It is no surprise that the front page of most newspapers no longer focuses on the continued devastation caused by the floods. Some of it is fatigue, some of it has to do with the fact that those suffering are poor (and few care about them) and some of it has to do with the juicier stuff happening elsewhere in the political corridors. Just as the water recedes, so does our attention span. This is despite the fact that all indicators suggest a very difficult period ahead for those who have been suffering or are displaced. The number of people dying from water-borne infection are staggering, the rates of spread of disease among the displaced are alarming by any standard, and the reports from the makeshift settlements speak of hunger, misery and general neglect.
Speaking to colleagues in academic institutions and NGOs, there is a sense that we need more “things” — more tools to forecast, more beds and tents, more medicines, more food, etc. There is no question that we need all of those, and we need them badly, but we need more than just things. The material things and tools help with the short-term challenge, but not long-term rehabilitation, integration and dignity. Alongside the syringes and the blankets, we need historical understanding, accountability, transparency and above all empathy. We also need to understand why certain communities are forced to live in sub-optimal housing; we need to investigate why year after year, decade after decade, same communities remain vulnerable despite tall claims of development; we need to ask what happens weeks and months after displacement, and why. To figure these things out, we need more than just gadgets of science and engineering, we need humanists and social scientists to help us make sense of it all.

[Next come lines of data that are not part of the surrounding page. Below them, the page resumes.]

This is an optimization exercise on Yosys and OpenROAD, whose aim is small area, a short achievable clock period and few clock cycles, not a production implementation.
In this exercise RTL edits were held to simulation tests only and were not proved equivalent to the original.
Power is estimated from default activity; no workload was simulated.

==> flow/design.v <==
`timescale 1ns / 1ps
module processor_16b(
input clk, rst,
input [15:0] din,
output [15:0] dataout, address,
output [7:0] status,
output mem_wr
    );
    reg        exe;             
    reg        dv;              
    reg        mv;              
    reg [15:0] pc;              
    reg [15:0] ir;
    reg [15:0] opa, opb;        
    reg        fN, fZ, fC;
    reg [16:0] acc;             
    reg [3:0]  cnt;             
    reg        d_ua;            
    reg        d_ub;            
    reg        d_wr;            
    reg        d_cal;           
    reg        d_ill;           
    function legal_f;
        input [15:0] w;
        legal_f = (w[15:12] == 4'b0100) && (w[11:7] <= 5'd17);
    endfunction
    wire [2:0] wa = ir[8:6];
    wire [4:0] k  = ir[11:7];
    wire legal = legal_f(ir);
    wire op_add = legal && k == 5'd0;
    wire op_sub = legal && k == 5'd1;
    wire op_mul = legal && k == 5'd2;
    wire op_div = legal && k == 5'd4;
    wire op_inc = legal && k == 5'd5;
    wire op_dec = legal && k == 5'd6;
    wire op_and = legal && k == 5'd7;
    wire op_or  = legal && k == 5'd8;
    wire op_xor = legal && k == 5'd9;
    wire op_not = legal && k == 5'd10;
    wire op_ld  = legal && k == 5'd11;
    wire op_st  = legal && k == 5'd12;
    wire op_cal = legal && k == 5'd16;
    wire op_ret = legal && k == 5'd17;
    wire op_br  = legal && (k == 5'd13 || k == 5'd14 || k == 5'd15);
    wire [15:0] a = opa;
    wire [15:0] b = opb;
    wire        subm = op_sub || op_div;
    wire [15:0] yb   = op_inc ? 16'h0000 : op_dec ? 16'hFFFF : subm ? ~b : b;
    function [16:0] radd;
        input [15:0] x, y;
        input        ci;
        integer i;
        reg c;
        begin
            c = ci;
            for (i = 0; i < 16; i = i + 1) begin
                radd[i] = x[i] ^ y[i] ^ c;
                c = (x[i] & y[i]) | (c & (x[i] ^ y[i]));
            end
            radd[16] = c;
        end
    endfunction
    function [8:0] radd8;
        input [7:0] x, y;
        input       ci;
        integer i;
        reg c;
        begin
            c = ci;
            for (i = 0; i < 8; i = i + 1) begin
                radd8[i] = x[i] ^ y[i] ^ c;
                c = (x[i] & y[i]) | (c & (x[i] ^ y[i]));
            end
            radd8[8] = c;
        end
    endfunction
    function [16:0] csadd;
        input [15:0] x, y;
        input        ci;
        reg [8:0] lo, h0, h1;
        begin
            lo = radd8(x[7:0], y[7:0], ci);
            h0 = radd8(x[15:8], y[15:8], 1'b0);
            h1 = radd8(x[15:8], y[15:8], 1'b1);
            csadd = {lo[8] ? h1 : h0, lo[7:0]};
        end
    endfunction
    function gtf;
        input [15:0] x, y;                            
        integer i;
        reg c;
        begin
            c = 1'b0;
            for (i = 0; i < 16; i = i + 1)
                c = (y[i] & ~x[i]) | (c & ~(x[i] ^ y[i]));
            gtf = c;
        end
    endfunction
    wire [16:0] sum  = csadd(a, yb, subm || op_inc);
    wire        cry  = sum[16] ^ subm;                
    function [4:0] blen;
        input [15:0] x;
        integer i;
        begin
            blen = 5'd0;
            for (i = 0; i < 16; i = i + 1)
                if (x[i]) blen = i + 1;
        end
    endfunction
    wire [4:0] la = blen(a);
    wire [4:0] lb = blen(b);
    wire [3:0] d0 = la[3:0] - lb[3:0];
    wire b_zero = (b == 16'd0);
    wire div_one = (la == lb);                        
    wire b_gt_a = gtf(a, b);
    wire div_trivial = b_zero || b_gt_a || div_one;    
    wire [15:0] rem   = opa;
    wire [15:0] bs    = b << cnt;
    wire [16:0] rsum  = csadd(rem, ~bs, 1'b1);
    wire [16:0] rdiff = {~rsum[16], rsum[15:0]};      
    wire        qbit  = ~rdiff[16];
    wire [15:0] qnext = {acc[14:0], qbit};
    function [2:0] topdig;                            
        input [15:0] x;
        begin
            if (x[15])              topdig = 3'd5;
            else if (|x[14:12])     topdig = 3'd4;
            else if (|x[11:9])      topdig = 3'd3;
            else if (|x[8:6])       topdig = 3'd2;
            else if (|x[5:3])       topdig = 3'd1;
            else                    topdig = 3'd0;
        end
    endfunction
    wire [2:0]  ja  = topdig(a);
    wire [2:0]  jb  = topdig(b);
    wire        swp = (ja < jb);
    wire [15:0] mx  = swp ? a : b;
    wire [15:0] mm  = swp ? b : a;
    wire [2:0]  mj0 = swp ? ja : jb;                  
    wire [2:0]  mj  = mv ? cnt[2:0] : mj0;
    reg  [2:0]  dg;
    always @(*) begin
        case (mj)
            3'd0: dg = mx[2:0];
            3'd1: dg = mx[5:3];
            3'd2: dg = mx[8:6];
            3'd3: dg = mx[11:9];
            3'd4: dg = mx[14:12];
            default: dg = {2'b00, mx[15]};
        endcase
    end
    wire [16:0] mbase = mv ? {acc[13:0], 3'b000} : 17'd0;
    wire [16:0] mres  = mbase + ({17{dg[0]}} & {1'b0, mm}) + ({17{dg[1]}} & {mm, 1'b0})
                      + ({17{dg[2]}} & {mm[14:0], 2'b00});
    wire        mlast = (mj == 3'd0);
    wire s_q   = dv;
    wire s_m   = mv || op_mul;
    wire s_sum = !dv && !mv && (op_add || op_sub || op_inc || op_dec);
    wire s_dv  = !dv && !mv && op_div;
    wire s_and = !dv && !mv && op_and;
    wire s_or  = !dv && !mv && op_or;
    wire s_xor = !dv && !mv && op_xor;
    wire s_not = !dv && !mv && op_not;
    wire s_b   = !(s_q || s_m || s_sum || s_dv || s_and || s_or || s_xor || s_not);
    wire [15:0] res = ({16{s_q}} & qnext) | ({16{s_m}} & mres[15:0]) | ({16{s_sum}} & sum[15:0])
                    | ({16{s_dv && b_zero}}) | {15'd0, s_dv && !b_gt_a}
                    | ({16{s_and}} & (a & b)) | ({16{s_or}} & (a | b)) | ({16{s_xor}} & (a ^ b))
                    | ({16{s_not}} & ~a) | ({16{s_b}} & b);
    wire setf = dv || mv || op_add || op_sub || op_mul || op_div;
    wire cres = (s_m && mres[16]) || (!dv && !mv && (op_add || op_sub) && cry);
    wire div_go  = op_div && !div_trivial;             
    wire div_end = dv && (cnt == 4'd0);
    wire mul_go  = op_mul && !mlast;                   
    wire mul_end = mv && mlast;
    wire seq = exe && !dv && !mv && legal && !(op_ld || op_st || op_cal || op_ret || div_go || mul_go);
    wire fetch = !exe || seq || div_end || mul_end;
    wire to_fetch = exe && (op_ld || op_st || op_cal || op_ret);
    wire wr_reg = exe && !dv && !mv && legal && !(op_st || op_cal || op_ret || op_br || div_go || mul_go) ||
                  div_end || mul_end;
    wire wr_fwd = wr_reg && !op_ld;
    assign address = d_ua ? a : d_ub ? b : pc;
    reg [15:0] pinc;
    integer pi;
    reg pcy;
    always @(*) begin
        pcy = 1'b1;
        for (pi = 0; pi < 16; pi = pi + 1) begin
            pinc[pi] = address[pi] ^ pcy;
            pcy = pcy & address[pi];
        end
    end
    assign dataout = d_cal ? pc : b;
    assign mem_wr  = d_wr;
    assign status  = d_ill ? 8'hF0 : 8'h00;
    wire [15:0] wdata = rst ? 16'd0 : op_ld ? din : res;
    wire [15:0] rf [0:7];
    genvar g;
    generate for (g = 0; g < 8; g = g + 1) begin : regs
        reg [15:0] r;
        wire en = rst || (wr_reg && wa == g);
        always @(posedge clk)
            if (en) r <= wdata;
        assign rf[g] = r;
    end endgenerate
    wire [2:0]  nfa = din[5:3];
    wire [2:0]  nsa = din[2:0];
    wire        fwa = wr_fwd && wa == nfa;
    wire        fwb = wr_fwd && wa == nsa;
    reg  [15:0] na, nb;
    integer ri;
    always @(*) begin
        na = {16{fwa}} & res;
        nb = {16{fwb}} & res;
        for (ri = 0; ri < 8; ri = ri + 1) begin
            na = na | ({16{nfa == ri && !(wr_fwd && wa == ri)}} & rf[ri]);
            nb = nb | ({16{nsa == ri && !(wr_fwd && wa == ri)}} & rf[ri]);
        end
    end
    wire        nz  = (wr_fwd && setf) ? (res == 16'd0) : fZ;
    wire [4:0]  nk  = din[11:7];
    wire        nl  = legal_f(din);
    always @(posedge clk)
        if (fetch) begin
            ir  <= din;
            opa <= na;
            opb <= nb;
        end else if (dv && qbit)
            opa <= rdiff[15:0];
    always @(posedge clk) begin
        if (rst || (!fetch && to_fetch)) begin
            d_ua <= 1'b0; d_ub <= 1'b0; d_wr <= 1'b0; d_cal <= 1'b0; d_ill <= 1'b0;
        end else if (fetch) begin
            d_ua  <= nl && (nk == 5'd12 || nk == 5'd16 || nk == 5'd17);
            d_ub  <= nl && (nk == 5'd11 || nk == 5'd13 || (nk == 5'd14 && nz) || (nk == 5'd15 && !nz));
            d_wr  <= nl && (nk == 5'd12 || nk == 5'd16);
            d_cal <= nl && nk == 5'd16;
            d_ill <= !nl;
        end
    end
    always @(posedge clk) begin
        if (div_go && exe && !dv && !mv) begin
            acc <= 17'd0;
            cnt <= d0;
        end else if (mul_go && exe && !dv && !mv) begin
            acc <= mres;
            cnt <= {1'b0, mj0 - 3'd1};
        end else if (dv) begin
            acc[15:0] <= qnext;
            cnt <= cnt - 4'd1;
        end else if (mv) begin
            acc <= mres;
            cnt <= cnt - 4'd1;
        end
    end
    always @(posedge clk) begin
        if (rst)
            {fN, fZ, fC} <= 3'b000;
        else if (wr_reg && setf)
            {fN, fZ, fC} <= {res[15], res == 16'd0, cres};
    end
    always @(posedge clk) begin
        if (rst) begin
            exe <= 1'b0;
            dv  <= 1'b0;
            mv  <= 1'b0;
            pc  <= 16'd0;
        end else begin
            if (fetch) begin
                pc  <= pinc;
                exe <= 1'b1;
            end else if (to_fetch) begin
                exe <= 1'b0;
                if (op_cal)
                    pc <= b;
                if (op_ret)
                    pc <= din;
            end
            if (div_go && exe && !dv && !mv)
                dv <= 1'b1;
            else if (div_end)
                dv <= 1'b0;
            if (mul_go && exe && !dv && !mv)
                mv <= 1'b1;
            else if (mul_end)
                mv <= 1'b0;
        end
    end
endmodule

There is no question that technological tools, in myriad ways, are necessary in the rebuilding effort. But there seems to be an exclusive emphasis on the technologies, while important questions about local history and historical exclusion from social programmes, xenophobia, lack of participation in local governance, corruption at the local and the regional level and accountability are considered frivolous. There is a general perception among many of my own colleagues in sciences and engineering, that these questions have little relevance in solving our grand challenges. There is a sense that our problems would be resolved if we invest heavily in science and make the appropriate tools available.
Nothing could be farther from the truth. After spending nearly a decade working on issues of forced displacement — because of conflict, climate and persecution — I have learned that technological tools to address malnutrition, disease and housing issues are likely to fail miserably unless they are connected with a deeper understanding of culture, society, governance, local economics and local politics. Historical analysis holds important insights that cannot be gathered from a latest satellite map. Reflecting on intergenerational trauma and exclusion can help us understand issues that computer simulations cannot. Having treatment centres is critical, but they are unlikely to do anything unless you build trust. The point is not to quantitatively score which one is more important on any given day, but to realise that without approaches and methodologies rooted in humanities and social sciences, we are unlikely to make any real progress in addressing stubborn problems at the core of why so many people in our midst suffer so frequently, and so much.
So before we all start singing the praises of the next grand plan with all the current buzzwords from nano something or the other to AI that will apparently solve all our problems, we should recognise that our greatest challenge lies in not taking the time to know our own people and their condition. Our greatest problem is our apathy, and there is no app to fix that.
Published in The Express Tribune, September 27th, 2022.